- _Material to process_

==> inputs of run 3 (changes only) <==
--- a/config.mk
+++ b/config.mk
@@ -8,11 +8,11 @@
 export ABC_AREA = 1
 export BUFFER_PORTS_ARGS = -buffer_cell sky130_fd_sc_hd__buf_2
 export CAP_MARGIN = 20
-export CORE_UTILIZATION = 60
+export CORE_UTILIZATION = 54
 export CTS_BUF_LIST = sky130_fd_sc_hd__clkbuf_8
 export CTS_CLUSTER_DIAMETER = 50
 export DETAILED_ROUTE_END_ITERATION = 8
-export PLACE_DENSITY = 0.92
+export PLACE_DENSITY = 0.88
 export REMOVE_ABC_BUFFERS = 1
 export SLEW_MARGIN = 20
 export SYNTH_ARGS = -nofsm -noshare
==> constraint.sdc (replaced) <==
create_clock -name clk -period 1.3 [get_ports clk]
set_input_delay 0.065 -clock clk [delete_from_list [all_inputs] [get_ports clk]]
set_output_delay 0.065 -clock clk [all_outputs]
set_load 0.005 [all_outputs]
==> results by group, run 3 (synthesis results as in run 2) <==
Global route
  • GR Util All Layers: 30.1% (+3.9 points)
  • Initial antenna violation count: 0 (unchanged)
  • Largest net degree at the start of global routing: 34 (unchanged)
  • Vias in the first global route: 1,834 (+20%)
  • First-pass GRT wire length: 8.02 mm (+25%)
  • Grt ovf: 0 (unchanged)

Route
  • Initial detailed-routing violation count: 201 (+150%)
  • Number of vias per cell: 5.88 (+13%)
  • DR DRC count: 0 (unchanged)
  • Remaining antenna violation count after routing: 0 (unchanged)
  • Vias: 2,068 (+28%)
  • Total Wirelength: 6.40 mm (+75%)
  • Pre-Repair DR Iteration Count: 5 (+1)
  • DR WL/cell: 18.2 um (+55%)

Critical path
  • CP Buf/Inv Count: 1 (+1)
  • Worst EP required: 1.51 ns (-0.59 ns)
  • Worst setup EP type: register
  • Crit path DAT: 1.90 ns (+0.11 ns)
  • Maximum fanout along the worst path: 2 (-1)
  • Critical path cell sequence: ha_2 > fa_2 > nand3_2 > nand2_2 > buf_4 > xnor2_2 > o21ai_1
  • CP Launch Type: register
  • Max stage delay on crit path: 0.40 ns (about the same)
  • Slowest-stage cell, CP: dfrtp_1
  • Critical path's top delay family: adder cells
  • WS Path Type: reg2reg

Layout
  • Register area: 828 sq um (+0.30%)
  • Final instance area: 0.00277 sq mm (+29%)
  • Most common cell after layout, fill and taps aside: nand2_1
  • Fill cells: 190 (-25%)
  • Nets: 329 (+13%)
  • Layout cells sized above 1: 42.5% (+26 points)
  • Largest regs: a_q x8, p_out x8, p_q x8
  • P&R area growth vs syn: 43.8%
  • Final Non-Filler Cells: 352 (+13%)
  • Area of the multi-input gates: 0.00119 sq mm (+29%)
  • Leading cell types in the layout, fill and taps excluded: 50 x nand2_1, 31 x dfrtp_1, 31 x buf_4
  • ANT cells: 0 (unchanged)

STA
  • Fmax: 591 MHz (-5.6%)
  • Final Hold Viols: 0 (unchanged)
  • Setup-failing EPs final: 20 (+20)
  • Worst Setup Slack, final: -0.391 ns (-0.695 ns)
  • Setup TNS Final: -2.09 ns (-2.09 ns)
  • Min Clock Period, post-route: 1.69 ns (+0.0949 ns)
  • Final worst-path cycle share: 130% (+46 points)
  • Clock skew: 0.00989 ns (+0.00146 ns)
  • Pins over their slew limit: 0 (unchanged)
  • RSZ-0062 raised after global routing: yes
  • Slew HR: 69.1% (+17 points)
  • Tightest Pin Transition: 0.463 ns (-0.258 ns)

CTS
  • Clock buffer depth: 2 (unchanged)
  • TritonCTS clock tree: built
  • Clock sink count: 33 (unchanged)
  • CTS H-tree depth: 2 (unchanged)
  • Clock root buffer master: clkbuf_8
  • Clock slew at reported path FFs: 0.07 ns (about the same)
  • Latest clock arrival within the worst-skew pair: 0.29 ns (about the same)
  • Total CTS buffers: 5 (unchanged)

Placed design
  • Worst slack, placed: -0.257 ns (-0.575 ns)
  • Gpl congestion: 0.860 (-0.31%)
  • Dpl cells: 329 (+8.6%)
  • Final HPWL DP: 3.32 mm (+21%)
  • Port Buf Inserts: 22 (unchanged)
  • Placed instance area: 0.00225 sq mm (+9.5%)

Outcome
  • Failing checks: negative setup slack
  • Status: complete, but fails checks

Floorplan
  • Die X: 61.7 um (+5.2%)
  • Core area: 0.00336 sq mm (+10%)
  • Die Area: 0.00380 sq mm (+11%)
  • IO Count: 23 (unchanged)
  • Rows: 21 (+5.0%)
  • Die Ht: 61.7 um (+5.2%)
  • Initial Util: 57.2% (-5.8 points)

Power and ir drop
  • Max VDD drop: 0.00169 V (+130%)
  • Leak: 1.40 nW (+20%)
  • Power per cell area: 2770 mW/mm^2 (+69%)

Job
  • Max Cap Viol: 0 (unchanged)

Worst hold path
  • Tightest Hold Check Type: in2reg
[config.mk]
export PLATFORM = sky130hd
export DESIGN_NAME = serial_frame_deser
export DESIGN_NICKNAME = d
export VERILOG_FILES = /design/src/rtl/serial_frame_deser_pkg.sv /design/src/rtl/serial_frame_deser_en_shift_reg.sv /design/src/rtl/serial_frame_deser.sv
export SDC_FILE = /design/constraint.sdc
export NUM_CORES = 1
export LEC_CHECK = 0
export CORE_AREA = 10 10 63 65
export CTS_CLUSTER_DIAMETER = 80
export DETAILED_ROUTE_END_ITERATION = 7
export DIE_AREA = 0 0 73 75
export GPL_TIMING_DRIVEN = 0
export PLACE_DENSITY = 0.85
export SLEW_MARGIN = 20
export SYNTH_ARGS = -nofsm -noshare
export SYNTH_HDL_FRONTEND = slang
export SYNTH_SLANG_ARGS = --single-unit
export TNS_END_PERCENT = 1
[constraint.sdc]
create_clock -name clk -period 2.4 [get_ports clk]
set_clock_uncertainty 0.1 [all_clocks]
set_input_delay 0.36 -clock clk [delete_from_list [all_inputs] [get_ports clk]]
set_output_delay 0.36 -clock clk [all_outputs]
set_load 0.005 [all_outputs]
[src/rtl/serial_frame_deser_pkg.sv]
// Shared types and default constants for the serial frame deserializer.
package serial_deser_pkg;

    typedef enum logic {
        HUNT    = 1'b0,
        COLLECT = 1'b1
    } state_t;

    localparam int unsigned WIDTH       = 8;
    localparam int unsigned SYNC_LEN    = 4;
    localparam logic [3:0]  SYNC_PAT    = 4'b1011;
    localparam int unsigned FRAME_WORDS = 2;

endpackage

[src/rtl/serial_frame_deser_en_shift_reg.sv]
// Enabled shift register, new bit enters at the LSB; synchronous clear wins over enable.
module en_shift_reg #(
    parameter int unsigned W = 8
) (
    input  logic         clk,
    input  logic         clr,
    input  logic         en,
    input  logic         d,
    output logic [W-1:0] q
);

    logic [W-1:0] sr_q;
    logic [W-1:0] sr_d;

    always_comb begin
        sr_d = {sr_q[W-2:0], d};
    end

    always_ff @(posedge clk) begin
        if (clr) begin
            sr_q <= '0;
        end else if (en) begin
            sr_q <= sr_d;
        end
    end

    assign q = sr_q;

endmodule

[src/rtl/serial_frame_deser.sv]
// Hunts for a sync pattern in a qualified serial stream, then deserializes
// FRAME_WORDS MSB-first words before returning to the hunt.
module serial_frame_deser #(
    parameter int unsigned            WIDTH       = serial_deser_pkg::WIDTH,
    parameter int unsigned            SYNC_LEN    = serial_deser_pkg::SYNC_LEN,
    parameter logic [SYNC_LEN-1:0]    SYNC_PAT    = serial_deser_pkg::SYNC_PAT,
    parameter int unsigned            FRAME_WORDS = serial_deser_pkg::FRAME_WORDS
) (
    input  logic             clk,
    input  logic             rst,
    input  logic             en,
    input  logic             data_in,
    output logic [WIDTH-1:0] par_out,
    output logic             par_valid,
    output logic             sync_found,
    output logic             in_frame,
    output logic [7:0]       word_idx
);

    import serial_deser_pkg::*;

    localparam int unsigned CW = $clog2(WIDTH);

    state_t             state_q;
    logic [CW-1:0]      bit_cnt_q;
    logic [7:0]         word_idx_q;
    logic [WIDTH-1:0]   par_out_q;
    logic               par_valid_q;
    logic               sync_found_q;
    logic               in_frame_q;

    logic [SYNC_LEN-1:0] hunt_q;
    logic [WIDTH-1:0]    data_q;
    logic [SYNC_LEN-1:0] hunt_d;
    logic [WIDTH-1:0]    word_d;
    logic                hunt_en;
    logic                data_en;
    logic                sync_hit;
    logic                word_done;
    logic                frame_done;
    logic                unused_msbs;

    // Match is evaluated on the value the hunt register is about to take,
    // so a sync completes on the same edge that shifts in its last bit.
    always_comb begin
        hunt_d     = {hunt_q[SYNC_LEN-2:0], data_in};
        word_d     = {data_q[WIDTH-2:0], data_in};
        hunt_en    = en && (state_q == HUNT);
        data_en    = en && (state_q == COLLECT);
        sync_hit   = hunt_en && (hunt_d == SYNC_PAT);
        word_done  = data_en && (bit_cnt_q == CW'(WIDTH - 1));
        frame_done = word_done && (word_idx_q == 8'(FRAME_WORDS - 1));
    end

    assign unused_msbs = ^{hunt_q[SYNC_LEN-1], data_q[WIDTH-1]};

    en_shift_reg #(.W(SYNC_LEN)) u_hunt_sr (
        .clk (clk),
        .clr (rst || sync_hit),
        .en  (hunt_en),
        .d   (data_in),
        .q   (hunt_q)
    );

    en_shift_reg #(.W(WIDTH)) u_data_sr (
        .clk (clk),
        .clr (rst),
        .en  (data_en),
        .d   (data_in),
        .q   (data_q)
    );

    always_ff @(posedge clk) begin
        if (rst) begin
            state_q      <= HUNT;
            bit_cnt_q    <= '0;
            word_idx_q   <= '0;
            par_out_q    <= '0;
            par_valid_q  <= 1'b0;
            sync_found_q <= 1'b0;
            in_frame_q   <= 1'b0;
        end else begin
            par_valid_q  <= 1'b0;
            sync_found_q <= 1'b0;
            if (en) begin
                case (state_q)
                    HUNT: begin
                        if (sync_hit) begin
                            state_q      <= COLLECT;
                            sync_found_q <= 1'b1;
                            in_frame_q   <= 1'b1;
                            bit_cnt_q    <= '0;
                            word_idx_q   <= '0;
                        end
                    end
                    COLLECT: begin
                        if (word_done) begin
                            par_out_q   <= word_d;
                            par_valid_q <= 1'b1;
                            bit_cnt_q   <= '0;
                            if (frame_done) begin
                                state_q    <= HUNT;
                                in_frame_q <= 1'b0;
                                word_idx_q <= '0;
                            end else begin
                                word_idx_q <= word_idx_q + 8'd1;
                            end
                        end else begin
                            bit_cnt_q <= bit_cnt_q + CW'(1);
                        end
                    end
                    default: begin
                        state_q    <= HUNT;
                        in_frame_q <= 1'b0;
                    end
                endcase
            end
        end
    end

    assign par_out    = par_out_q;
    assign par_valid  = par_valid_q;
    assign sync_found = sync_found_q;
    assign in_frame   = in_frame_q;
    assign word_idx   = word_idx_q;

endmodule

==> impl_summary.txt <==
----------------------------------------------------
[Synthesis]
  Count of distinct cell types in the synthesized netlist ... 32
  Proportion of netlist area held by the largest area contributor ... 0.491
  Share of flip-flops with an asynchronous set or reset ... 0
  Number of register bits inferred by synthesis ... 33
  Nets in the synthesized netlist ... 168
  Main flop type after synthesis ... dfxtp_1
  Average cell area after synthesis ... 8.41 um2
  Sequential element share of the synthesized area ... 0.491
  Cell taking the most area after synthesis ... dfxtp_1
  Synthesized cell area ... 1350 um2
  Number of enable flip-flop cells after synthesis ... 0
  Synth area leaders ... dfxtp_1 49%, nand2_1 9.8%, a21oi_1 9.3%, ha_1 3.7%, or3_1 2.3%
  Count of synthesis-stage warnings from yosys ... 0
  Gate Count Post-Synth ... 160

[Global route]
  Wire length of the first global-routing pass ... 4.84 mm
  Pin count of the biggest net entering global routing ... 11
  Vias in the first global route ... 1138
  Total track usage ... 0.110
  Number of antenna violations at the first check in global routing ... 0
  Remaining global-route overflow ... 0

[CTS]
  Clock edge transition at the registers on the reported setup and hold paths ... 90 ps
  Number of clock buffers inserted by TritonCTS ... 5
  Cts-stage hold buffer count ... 0
  Root buf cell ... clkbuf_4
  Post-CTS setup repair buffer count ... 0
  CTS tree ... yes
  Maximum count of clock buffers along a single path ... 2
  Number of levels the H-tree was split into ... 2
  Number of clock sinks ... 33
  Post-cts repair resize count ... 0
  Clk_lat worst skew ... 320 ps

[Setup path]
  Setup crit end kind ... register
  Crit path DAT ... 2050 ps
  Largest fanout of any net on the critical path ... 8
  CP startpoint kind ... register
  Critical path class ... reg2reg
  Length in cells of the worst reg-to-reg path ... 5
  Data required time at the worst endpoint ... 2500 ps

[Floorplan]
  Die width ... 73 um
  Floorplan die area ... 5480 um2
  Die boundary height ... 75 um
  I/O pin count ... 23
  Area of the core ... 2710 um2
  Initial cell density of the core ... 0.496
  Number of rows created at floorplan ... 19

[STA]
  Finish-stage setup viols ... 0
  F_max ... 513 MHz
  Aggregate negative setup slack ... 0 ps
  Number of pins exceeding their max-slew limit in the final report ... 0
  Final critical delay including setup and external delays ... 1950 ps
  Final cycle utilization of the critical path ... 0.813
  Measured slew at the worst slew-check pin ... 525 ps
  Setup repair after global routing missed its margin ... false
  Final Hold Violating Endpoints ... 0
  Slew HR ... 0.646

[Run]
  Max Cap Violations ... 0

[Cells and area]
  Multi-input gate area ... 631 um2
  Top library cells by usage in the layout, fill and taps aside ... 35 x nand2_1, 33 x dfxtp_1, 25 x a21oi_1
  Commonest non-fill, non-tap cell in the layout ... nand2_1
  # diodes ... 0
  Area growth from synthesis to layout ... 24.8%
  Layout cell share with drive strength beyond 1 ... 0.0741
  Final Net Count ... 196
  Storage element area ... 661 um2
  Area of all placed cells without fillers ... 1680 um2
  Fill cell instance count of the final layout ... 247

[Route]
  DR DRC count ... 0
  Average wire length per cell after detail routing ... 12.7 um
  Drt first-iter violations ... 72
  Via-to-Cell Ratio ... 5.31
  Post-DRT Antenna Nets ... 0
  Wire length after detailed routing ... 2.80 mm
  Number of detailed-routing iterations run before antenna repair ... 6
  Via count ... 1169

[Worst hold path]
  Worst hold path cell count ... 2
  Hold/Removal Path Class ... in2reg

[Run status]
  Status ... completed

[Place]
  Weighted congestion at the end of routability-driven global placement ... 0.783
  HPWL after detailed placement ... 2.10 mm
  Number of buffers inserted by port buffering ... 21
  Cell Area, Placed ... 1590 um2

[Power and ir drop]
  Maximum resistive drop on vdd ... 0.875 mV
  PD cells ... 596 nW/um2
  Cell leakage power ... 0.000573 uW

----------------------------------------------------
-- power breakdown --
part / leakage [uW] / switching (uW) / internal, uW
combinational: 0.000261 / 15.1 / 8.45
sequential: 0.000266 / 1.33 / 549
clock: 0.0000455 / 178 / 249
-- stage by stage --
stage               hold WS (ps)  cells  utilization  total power (uW)  setup slack [ps]
finish                       270    220        0.620              1000               450
global route                 275    220        0.620              1050               362
CTS                          260    220        0.620              1010               447
detailed placement           347    212        0.588               587               249
global placement             341    212        0.588               586               285
floorplan                    332    160            -               577               628
-- registers in the layout, summed over array words and instances (netlist names) --
name         count
sync_found       1
par_valid        1
u_hunt_sr.q      3
bit_cnt_q        3
u_data_sr.q      7
state_q          1
in_frame         1
word_idx         8
par_out          8
-- worst paths after layout --
kind                    start          end  slack [ps]
setup reg to reg  word_idx[0]  word_idx[1]         450
hold reg to reg    par_out[6]   par_out[6]         360
setup / recovery  word_idx[0]  word_idx[1]         450
hold / removal            rst     in_frame         270
-- layout make-up --
type | count | area share
sequential | 33 | 0.393
multi-input combinational | 113 | 0.376
timing repair buffer | 21 | 0.125
clock buffer | 7 | 0.0328
tap | 31 | 0.0231
buffer | 9 | 0.0209
clock inverter | 1 | 0.0179
inverter | 5 | 0.0112
-- per-layer routing --
metal / part of all wire / track usage / vias up / routed length (um)
met5: 0 / 0 / - / 0
met4: 0.010 / 0.0443 / 0 / 29
met3: 0.11 / 0.0696 / 4 / 321
met2: 0.45 / 0.183 / 39 / 1270
met1: 0.42 / 0.107 / 520 / 1170
li1: - / - / 606 / -
-- logic make-up after synthesis --
logic type | Yosys count | synth area share
mux | 2 | 0.0149
fa+ha+maj | 4 | 0.0372
compound gates | 38 | 0.158
buf+inv | 14 | 0.0400
flops | 33 | 0.491
xor+xnor | 1 | 0.00651
simple gates | 68 | 0.252
-- cell usage after synthesis (2+ instances only) --
master	instances
or4_1	2
o31ai_1	2
nor3_1	4
a21oi_1	25
nor2b_1	2
nand3_1	5
or3_1	5
clkbuf_1	7
ha_1	4
inv_1	5
nand2_1	35
and2_1	2
dfxtp_1	33
o21ai_0	6
nor2_1	5
mux2i_1	2
-- worst max-delay path, cell delays in order, from the launching register on --
cell      delay (ps)
dfxtp_1          460
ha_1             190
or4b_4           460
o31ai_2          280
a21o_2           260
a211oi_1          70
(Power assumes the default switching activity.)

- _Directions_
Taking the line with "sq mm (+11%)" as the first and the line with "Viol: 0 (unchanged)" as the last, retype that stretch of the data above exactly, with no other lines.

- _Exercise solution_
  • Die Area: 0.00380 sq mm (+11%)
  • IO Count: 23 (unchanged)
  • Rows: 21 (+5.0%)
  • Die Ht: 61.7 um (+5.2%)
  • Initial Util: 57.2% (-5.8 points)

Power and ir drop
  • Max VDD drop: 0.00169 V (+130%)
  • Leak: 1.40 nW (+20%)
  • Power per cell area: 2770 mW/mm^2 (+69%)

Job
  • Max Cap Viol: 0 (unchanged)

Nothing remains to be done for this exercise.